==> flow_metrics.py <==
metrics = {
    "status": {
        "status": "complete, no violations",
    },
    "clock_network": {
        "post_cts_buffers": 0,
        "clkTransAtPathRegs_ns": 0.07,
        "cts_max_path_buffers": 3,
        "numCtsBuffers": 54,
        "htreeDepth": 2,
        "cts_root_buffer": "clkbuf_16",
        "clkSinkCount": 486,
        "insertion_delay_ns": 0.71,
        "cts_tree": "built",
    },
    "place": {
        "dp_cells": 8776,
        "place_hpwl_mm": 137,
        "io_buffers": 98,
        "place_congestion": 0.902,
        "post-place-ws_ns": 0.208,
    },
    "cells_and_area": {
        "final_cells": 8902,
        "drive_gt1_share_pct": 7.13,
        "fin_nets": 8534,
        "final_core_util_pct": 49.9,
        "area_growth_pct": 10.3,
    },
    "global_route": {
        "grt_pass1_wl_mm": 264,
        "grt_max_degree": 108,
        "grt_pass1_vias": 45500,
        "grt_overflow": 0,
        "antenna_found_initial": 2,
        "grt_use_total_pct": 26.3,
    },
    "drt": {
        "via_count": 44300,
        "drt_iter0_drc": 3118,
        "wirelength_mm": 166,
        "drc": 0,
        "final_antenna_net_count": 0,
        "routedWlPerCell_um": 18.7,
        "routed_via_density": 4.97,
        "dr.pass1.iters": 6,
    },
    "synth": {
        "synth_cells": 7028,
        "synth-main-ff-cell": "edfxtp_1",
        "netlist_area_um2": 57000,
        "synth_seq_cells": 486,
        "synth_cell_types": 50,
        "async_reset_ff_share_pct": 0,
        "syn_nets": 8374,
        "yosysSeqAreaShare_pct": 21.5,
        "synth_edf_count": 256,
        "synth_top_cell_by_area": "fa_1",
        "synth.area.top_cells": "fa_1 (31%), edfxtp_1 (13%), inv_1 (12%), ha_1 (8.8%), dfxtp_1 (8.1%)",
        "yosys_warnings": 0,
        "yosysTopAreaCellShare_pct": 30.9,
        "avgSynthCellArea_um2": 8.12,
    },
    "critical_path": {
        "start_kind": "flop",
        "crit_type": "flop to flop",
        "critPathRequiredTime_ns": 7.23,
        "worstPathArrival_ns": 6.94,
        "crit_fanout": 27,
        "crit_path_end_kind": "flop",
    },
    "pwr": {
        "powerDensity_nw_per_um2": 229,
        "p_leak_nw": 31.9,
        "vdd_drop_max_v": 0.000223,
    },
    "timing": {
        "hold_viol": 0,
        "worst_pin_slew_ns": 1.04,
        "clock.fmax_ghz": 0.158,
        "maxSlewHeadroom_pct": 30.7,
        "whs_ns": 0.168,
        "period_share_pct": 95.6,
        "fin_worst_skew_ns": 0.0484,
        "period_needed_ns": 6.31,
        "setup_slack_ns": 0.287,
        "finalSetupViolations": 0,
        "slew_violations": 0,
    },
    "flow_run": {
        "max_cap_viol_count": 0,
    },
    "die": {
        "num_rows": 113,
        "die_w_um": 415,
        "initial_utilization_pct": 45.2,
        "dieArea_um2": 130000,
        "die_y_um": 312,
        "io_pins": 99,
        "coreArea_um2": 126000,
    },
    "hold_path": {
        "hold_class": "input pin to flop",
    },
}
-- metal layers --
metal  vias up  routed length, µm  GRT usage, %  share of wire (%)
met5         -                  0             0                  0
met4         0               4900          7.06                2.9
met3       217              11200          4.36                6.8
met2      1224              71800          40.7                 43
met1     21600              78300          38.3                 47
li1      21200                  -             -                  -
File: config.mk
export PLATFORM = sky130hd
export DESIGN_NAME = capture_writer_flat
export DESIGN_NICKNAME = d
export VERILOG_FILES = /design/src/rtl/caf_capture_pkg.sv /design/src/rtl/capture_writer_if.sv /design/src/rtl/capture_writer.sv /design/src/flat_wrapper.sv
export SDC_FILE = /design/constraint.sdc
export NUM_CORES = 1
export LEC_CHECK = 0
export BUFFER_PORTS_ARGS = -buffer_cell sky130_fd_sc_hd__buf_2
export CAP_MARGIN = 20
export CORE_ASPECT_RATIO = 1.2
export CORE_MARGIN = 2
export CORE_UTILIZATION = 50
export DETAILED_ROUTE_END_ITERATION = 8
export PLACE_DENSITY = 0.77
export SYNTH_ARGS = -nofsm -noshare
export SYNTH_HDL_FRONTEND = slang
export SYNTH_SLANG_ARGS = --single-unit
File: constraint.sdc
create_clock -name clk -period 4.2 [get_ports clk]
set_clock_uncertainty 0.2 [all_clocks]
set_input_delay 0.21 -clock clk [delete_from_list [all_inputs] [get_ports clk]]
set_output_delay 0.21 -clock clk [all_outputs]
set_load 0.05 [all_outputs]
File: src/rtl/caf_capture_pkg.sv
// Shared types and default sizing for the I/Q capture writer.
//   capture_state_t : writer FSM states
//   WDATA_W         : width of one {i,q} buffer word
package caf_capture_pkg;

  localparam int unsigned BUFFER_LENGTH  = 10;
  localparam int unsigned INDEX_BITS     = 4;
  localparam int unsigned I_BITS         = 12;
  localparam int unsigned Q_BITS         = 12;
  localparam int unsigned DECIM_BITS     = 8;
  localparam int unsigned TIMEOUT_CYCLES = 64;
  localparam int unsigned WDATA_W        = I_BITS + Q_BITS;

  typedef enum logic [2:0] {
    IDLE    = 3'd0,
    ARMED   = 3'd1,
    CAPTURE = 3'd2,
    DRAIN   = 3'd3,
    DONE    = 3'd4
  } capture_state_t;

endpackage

= = =

Quote all of the entries verbatim.

*Solution to the exercise*:
==> flow_metrics.py <==
metrics = {
    "status": {
        "status": "complete, no violations",
    },
    "clock_network": {
        "post_cts_buffers": 0,
        "clkTransAtPathRegs_ns": 0.07,
        "cts_max_path_buffers": 3,
        "numCtsBuffers": 54,
        "htreeDepth": 2,
        "cts_root_buffer": "clkbuf_16",
        "clkSinkCount": 486,
        "insertion_delay_ns": 0.71,
        "cts_tree": "built",
    },
    "place": {
        "dp_cells": 8776,
        "place_hpwl_mm": 137,
        "io_buffers": 98,
        "place_congestion": 0.902,
        "post-place-ws_ns": 0.208,
    },
    "cells_and_area": {
        "final_cells": 8902,
        "drive_gt1_share_pct": 7.13,
        "fin_nets": 8534,
        "final_core_util_pct": 49.9,
        "area_growth_pct": 10.3,
    },
    "global_route": {
        "grt_pass1_wl_mm": 264,
        "grt_max_degree": 108,
        "grt_pass1_vias": 45500,
        "grt_overflow": 0,
        "antenna_found_initial": 2,
        "grt_use_total_pct": 26.3,
    },
    "drt": {
        "via_count": 44300,
        "drt_iter0_drc": 3118,
        "wirelength_mm": 166,
        "drc": 0,
        "final_antenna_net_count": 0,
        "routedWlPerCell_um": 18.7,
        "routed_via_density": 4.97,
        "dr.pass1.iters": 6,
    },
    "synth": {
        "synth_cells": 7028,
        "synth-main-ff-cell": "edfxtp_1",
        "netlist_area_um2": 57000,
        "synth_seq_cells": 486,
        "synth_cell_types": 50,
        "async_reset_ff_share_pct": 0,
        "syn_nets": 8374,
        "yosysSeqAreaShare_pct": 21.5,
        "synth_edf_count": 256,
        "synth_top_cell_by_area": "fa_1",
        "synth.area.top_cells": "fa_1 (31%), edfxtp_1 (13%), inv_1 (12%), ha_1 (8.8%), dfxtp_1 (8.1%)",
        "yosys_warnings": 0,
        "yosysTopAreaCellShare_pct": 30.9,
        "avgSynthCellArea_um2": 8.12,
    },
    "critical_path": {
        "start_kind": "flop",
        "crit_type": "flop to flop",
        "critPathRequiredTime_ns": 7.23,
        "worstPathArrival_ns": 6.94,
        "crit_fanout": 27,
        "crit_path_end_kind": "flop",
    },
    "pwr": {
        "powerDensity_nw_per_um2": 229,
        "p_leak_nw": 31.9,
        "vdd_drop_max_v": 0.000223,
    },
    "timing": {
        "hold_viol": 0,
        "worst_pin_slew_ns": 1.04,
        "clock.fmax_ghz": 0.158,
        "maxSlewHeadroom_pct": 30.7,
        "whs_ns": 0.168,
        "period_share_pct": 95.6,
        "fin_worst_skew_ns": 0.0484,
        "period_needed_ns": 6.31,
        "setup_slack_ns": 0.287,
        "finalSetupViolations": 0,
        "slew_violations": 0,
    },
    "flow_run": {
        "max_cap_viol_count": 0,
    },
    "die": {
        "num_rows": 113,
        "die_w_um": 415,
        "initial_utilization_pct": 45.2,
        "dieArea_um2": 130000,
        "die_y_um": 312,
        "io_pins": 99,
        "coreArea_um2": 126000,
    },
    "hold_path": {
        "hold_class": "input pin to flop",
    },
}
-- metal layers --
metal  vias up  routed length, µm  GRT usage, %  share of wire (%)
met5         -                  0             0                  0
met4         0               4900          7.06                2.9
met3       217              11200          4.36                6.8
met2      1224              71800          40.7                 43
met1     21600              78300          38.3                 47
li1      21200                  -             -                  -
File: config.mk
export PLATFORM = sky130hd
export DESIGN_NAME = capture_writer_flat
export DESIGN_NICKNAME = d
export VERILOG_FILES = /design/src/rtl/caf_capture_pkg.sv /design/src/rtl/capture_writer_if.sv /design/src/rtl/capture_writer.sv /design/src/flat_wrapper.sv
export SDC_FILE = /design/constraint.sdc
export NUM_CORES = 1
export LEC_CHECK = 0
export BUFFER_PORTS_ARGS = -buffer_cell sky130_fd_sc_hd__buf_2
export CAP_MARGIN = 20
export CORE_ASPECT_RATIO = 1.2
export CORE_MARGIN = 2
export CORE_UTILIZATION = 50
export DETAILED_ROUTE_END_ITERATION = 8
export PLACE_DENSITY = 0.77
export SYNTH_ARGS = -nofsm -noshare
export SYNTH_HDL_FRONTEND = slang
export SYNTH_SLANG_ARGS = --single-unit
File: constraint.sdc
create_clock -name clk -period 4.2 [get_ports clk]
set_clock_uncertainty 0.2 [all_clocks]
set_input_delay 0.21 -clock clk [delete_from_list [all_inputs] [get_ports clk]]
set_output_delay 0.21 -clock clk [all_outputs]
set_load 0.05 [all_outputs]
File: src/rtl/caf_capture_pkg.sv
// Shared types and default sizing for the I/Q capture writer.
//   capture_state_t : writer FSM states
//   WDATA_W         : width of one {i,q} buffer word
package caf_capture_pkg;

  localparam int unsigned BUFFER_LENGTH  = 10;
  localparam int unsigned INDEX_BITS     = 4;
  localparam int unsigned I_BITS         = 12;
  localparam int unsigned Q_BITS         = 12;
  localparam int unsigned DECIM_BITS     = 8;
  localparam int unsigned TIMEOUT_CYCLES = 64;
  localparam int unsigned WDATA_W        = I_BITS + Q_BITS;

  typedef enum logic [2:0] {
    IDLE    = 3'd0,
    ARMED   = 3'd1,
    CAPTURE = 3'd2,
    DRAIN   = 3'd3,
    DONE    = 3'd4
  } capture_state_t;

endpackage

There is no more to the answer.